Mexican and Mexican Americans lived under the threat of lynching during the last half of the 19th century and during the first half of the 20th, and lynching was very much a part of the ordinary violence of the day. Some historians suggest that from 1882 to 1930 the likelihood of Mexicans becoming mob violence murder victims was comparable to that of murder victims who were African Americans. For African Americans living in Alabama during this time, the rate of the violence in question exceeded 32 persons for every 100,000; in South and North Carolina, the rate exceeded 18 and 11 persons (respectively) for every 100,000. For Mexicans during this time, the figure exceeded 27 persons per 100,000. And from 1848 to 1879, Mexican lynchings occurred at a rate of 473 for every 100,000 person population sample.
Compared to a rate of 53 for every 100,000 person population sample of African American victims from 1880 to 1930, a period considered by scholars to be the period most replete with mob violence in the “lynch-prone” South, the mob violence Mexican faced was still unparalleled. And just as historians argue that the act of lynching is vital to understanding the African American experience in U.S. history, they likewise note that the history of lynching is important for the Mexican and Mexican American experience. Lynchings took place most commonly in the four southwestern states: where Mexicans were most concentrated there and in the largest number. The history of Mexican lynching in the U.S. is rarely talked about and is certainly a significant chapter in the Western history of white (Anglo) expansion and conquest.

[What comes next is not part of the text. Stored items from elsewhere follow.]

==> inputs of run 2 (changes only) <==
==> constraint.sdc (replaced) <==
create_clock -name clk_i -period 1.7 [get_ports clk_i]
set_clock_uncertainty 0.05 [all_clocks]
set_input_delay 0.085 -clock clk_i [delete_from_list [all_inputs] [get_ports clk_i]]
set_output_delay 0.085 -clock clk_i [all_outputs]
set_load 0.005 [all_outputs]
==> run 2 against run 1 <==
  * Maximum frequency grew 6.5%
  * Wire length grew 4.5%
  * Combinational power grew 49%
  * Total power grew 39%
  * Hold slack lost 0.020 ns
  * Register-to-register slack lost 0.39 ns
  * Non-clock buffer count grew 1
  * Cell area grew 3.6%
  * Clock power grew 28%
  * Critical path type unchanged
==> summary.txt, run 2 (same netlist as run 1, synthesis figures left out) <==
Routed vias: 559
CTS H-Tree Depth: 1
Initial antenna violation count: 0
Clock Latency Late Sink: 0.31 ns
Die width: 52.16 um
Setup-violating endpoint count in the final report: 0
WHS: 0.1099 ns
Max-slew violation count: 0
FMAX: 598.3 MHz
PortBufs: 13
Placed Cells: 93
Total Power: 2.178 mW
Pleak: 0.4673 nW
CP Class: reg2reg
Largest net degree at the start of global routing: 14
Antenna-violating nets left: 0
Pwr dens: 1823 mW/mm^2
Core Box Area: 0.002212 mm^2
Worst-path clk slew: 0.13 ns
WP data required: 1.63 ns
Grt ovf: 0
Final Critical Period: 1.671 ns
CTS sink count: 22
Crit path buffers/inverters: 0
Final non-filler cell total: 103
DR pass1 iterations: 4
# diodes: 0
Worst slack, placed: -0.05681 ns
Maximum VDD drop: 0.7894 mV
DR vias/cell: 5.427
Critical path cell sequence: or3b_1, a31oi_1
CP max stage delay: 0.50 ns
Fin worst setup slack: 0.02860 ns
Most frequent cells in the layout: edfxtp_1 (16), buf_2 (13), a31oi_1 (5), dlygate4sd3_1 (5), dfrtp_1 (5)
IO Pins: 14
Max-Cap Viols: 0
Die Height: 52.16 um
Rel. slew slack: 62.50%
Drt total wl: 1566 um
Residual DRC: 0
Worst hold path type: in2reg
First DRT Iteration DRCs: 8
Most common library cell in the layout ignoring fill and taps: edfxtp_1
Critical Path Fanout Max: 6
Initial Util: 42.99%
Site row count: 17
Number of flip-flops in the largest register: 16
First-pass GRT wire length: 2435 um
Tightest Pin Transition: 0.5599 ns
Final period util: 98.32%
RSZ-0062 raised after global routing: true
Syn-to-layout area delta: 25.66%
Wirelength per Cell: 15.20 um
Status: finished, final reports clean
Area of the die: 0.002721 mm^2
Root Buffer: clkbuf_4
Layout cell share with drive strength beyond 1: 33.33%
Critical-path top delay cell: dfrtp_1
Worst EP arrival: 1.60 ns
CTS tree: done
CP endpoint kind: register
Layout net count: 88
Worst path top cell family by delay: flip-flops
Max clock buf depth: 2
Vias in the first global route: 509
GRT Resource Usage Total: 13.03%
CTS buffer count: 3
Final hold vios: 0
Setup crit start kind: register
### src/rtl/flt2fix_unit.sv
// float16 -> signed fixed point (FRAC_BITS fraction bits), serial shifter, RNE rounding.
// Define FLT2FIX_FLAGS_EN to add the flags[2:0] = {invalid, overflow, inexact} output.
module flt2fix_unit #(
    parameter int FRAC_BITS  = 8,
    parameter int MAX_RSHIFT = 13
) (
    input  logic        clk,
    input  logic        reset,
    input  logic        start,
    input  logic [15:0] flt_in,
    output logic [15:0] fix_out,
`ifdef FLT2FIX_FLAGS_EN
    output logic [2:0]  flags,
`endif
    output logic        busy,
    output logic        done
);

    localparam int         BIAS     = 25 - FRAC_BITS;
    localparam logic [5:0] E_LO     = 6'(BIAS);
    localparam logic [5:0] E_SAT    = 6'(BIAS + 5);
    localparam logic [5:0] RS_CLAMP = 6'(MAX_RSHIFT);

    typedef enum logic [2:0] {
        IDLE,
        UNPACK,
        SHIFT,
        ROUND,
        DONE
    } state_t;

    state_t      state;
    logic [15:0] op;
    logic [15:0] mag;
    logic        guard;
    logic        sticky;
    logic        go_left_q;
    logic [4:0]  cnt;

    logic        op_s;
    logic [4:0]  op_e;
    logic [9:0]  op_m;
    logic [5:0]  op_e6;

    assign op_s  = op[15];
    assign op_e  = op[14:10];
    assign op_m  = op[9:0];
    assign op_e6 = {1'b0, op_e};

    // Operand classification: specials resolve directly in UNPACK.
    logic        sp_hit;
    logic [15:0] sp_res;
`ifdef FLT2FIX_FLAGS_EN
    logic [2:0]  sp_flg;
`endif

    always_comb begin
        sp_hit = 1'b0;
        sp_res = 16'h0000;
`ifdef FLT2FIX_FLAGS_EN
        sp_flg = 3'b000;
`endif
        if (op_e == 5'd31) begin
            sp_hit = 1'b1;
            if (op_m != 10'd0) begin
                sp_res = 16'h7FFF;
`ifdef FLT2FIX_FLAGS_EN
                sp_flg = 3'b100;
`endif
            end else begin
                sp_res = op_s ? 16'h8000 : 16'h7FFF;
`ifdef FLT2FIX_FLAGS_EN
                sp_flg = 3'b010;
`endif
            end
        end else if (op_e == 5'd0) begin
            sp_hit = 1'b1;
            sp_res = 16'h0000;
`ifdef FLT2FIX_FLAGS_EN
            sp_flg = {2'b00, |op_m};
`endif
        end else if (op_e6 >= E_SAT) begin
            sp_hit = 1'b1;
            if (op_s && (op_e6 == E_SAT) && (op_m == 10'd0)) begin
                sp_res = 16'h8000;
            end else begin
                sp_res = op_s ? 16'h8000 : 16'h7FFF;
`ifdef FLT2FIX_FLAGS_EN
                sp_flg = 3'b010;
`endif
            end
        end
    end

    // Shift direction and step count for the normal path.
    logic       go_left;
    logic [5:0] kdiff;
    logic [4:0] k_cnt;

    always_comb begin
        go_left = (op_e6 >= E_LO);
        kdiff   = go_left ? (op_e6 - E_LO) : (E_LO - op_e6);
        if (!go_left && (kdiff > RS_CLAMP)) begin
            k_cnt = RS_CLAMP[4:0];
        end else begin
            k_cnt = kdiff[4:0];
        end
    end

    // Round to nearest, ties to even, then apply sign.
    logic        rnd_up;
    logic [15:0] rnd_mag;
    logic [15:0] rnd_res;

    always_comb begin
        rnd_up  = guard & (sticky | mag[0]);
        rnd_mag = mag + {15'd0, rnd_up};
        rnd_res = op_s ? (-rnd_mag) : rnd_mag;
    end

    always_ff @(posedge clk) begin
        if (reset) begin
            state     <= IDLE;
            op        <= 16'h0000;
            mag       <= 16'h0000;
            guard     <= 1'b0;
            sticky    <= 1'b0;
            go_left_q <= 1'b0;
            cnt       <= 5'd0;
            fix_out   <= 16'h0000;
            busy      <= 1'b0;
            done      <= 1'b0;
`ifdef FLT2FIX_FLAGS_EN
            flags     <= 3'b000;
`endif
        end else begin
            unique case (state)
                IDLE: begin
                    done <= 1'b0;
                    if (start) begin
                        op    <= flt_in;
                        busy  <= 1'b1;
                        state <= UNPACK;
                    end
                end
                UNPACK: begin
                    mag       <= {5'd0, 1'b1, op_m};
                    guard     <= 1'b0;
                    sticky    <= 1'b0;
                    go_left_q <= go_left;
                    cnt       <= k_cnt;
                    if (sp_hit) begin
                        fix_out <= sp_res;
`ifdef FLT2FIX_FLAGS_EN
                        flags   <= sp_flg;
`endif
                        done    <= 1'b1;
                        state   <= DONE;
                    end else if (k_cnt == 5'd0) begin
                        state <= ROUND;
                    end else begin
                        state <= SHIFT;
                    end
                end
                SHIFT: begin
                    if (go_left_q) begin
                        mag <= {mag[14:0], 1'b0};
                    end else begin
                        mag    <= {1'b0, mag[15:1]};
                        guard  <= mag[0];
                        sticky <= sticky | guard;
                    end
                    cnt <= cnt - 5'd1;
                    if (cnt == 5'd1) begin
                        state <= ROUND;
                    end
                end
                ROUND: begin
                    fix_out <= rnd_res;
`ifdef FLT2FIX_FLAGS_EN
                    flags   <= {2'b00, guard | sticky};
`endif
                    done    <= 1'b1;
                    state   <= DONE;
                end
                DONE: begin
                    done  <= 1'b0;
                    busy  <= 1'b0;
                    state <= IDLE;
                end
                default: begin
                    done  <= 1'b0;
                    busy  <= 1'b0;
                    state <= IDLE;
                end
            endcase
        end
    end

endmodule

Blood Latitudes and Frontier Violence
Traditionally, the extra-legal violence of frontier vigilantism has been considered a product of the inability of government and legal institutions to keep pace with the rapid evolution of the frontier itself. Historians have maintained that, in lieu of the absence of legal entities and powers, frontier folks had no choice but to take control of matters and assume a role of legal authority: hence the validation of vigilantism as a legitimate means of settling the American West through violence, and hence the depiction of such vigilantism as a legitimate means of preserving a tenuous means of order and security throughout frontier communities. At times, this vigilantism has been credited with paving the way for a proper legal system. One historian even touts frontier vigilantism as a positive element of the American experience: “Many a new frontier community gained order and stability as the result of vigilantism that reconstructed the community pattern and values of the old settled areas, while dealing effectively with crime and disorder.” There is no doubt that conditions on the frontier allowed for the coming about of vigilantism; nevertheless, the conventional interpretation of western violence and vigilantism along the frontier cannot be successfully applied to the Mexican lynchings.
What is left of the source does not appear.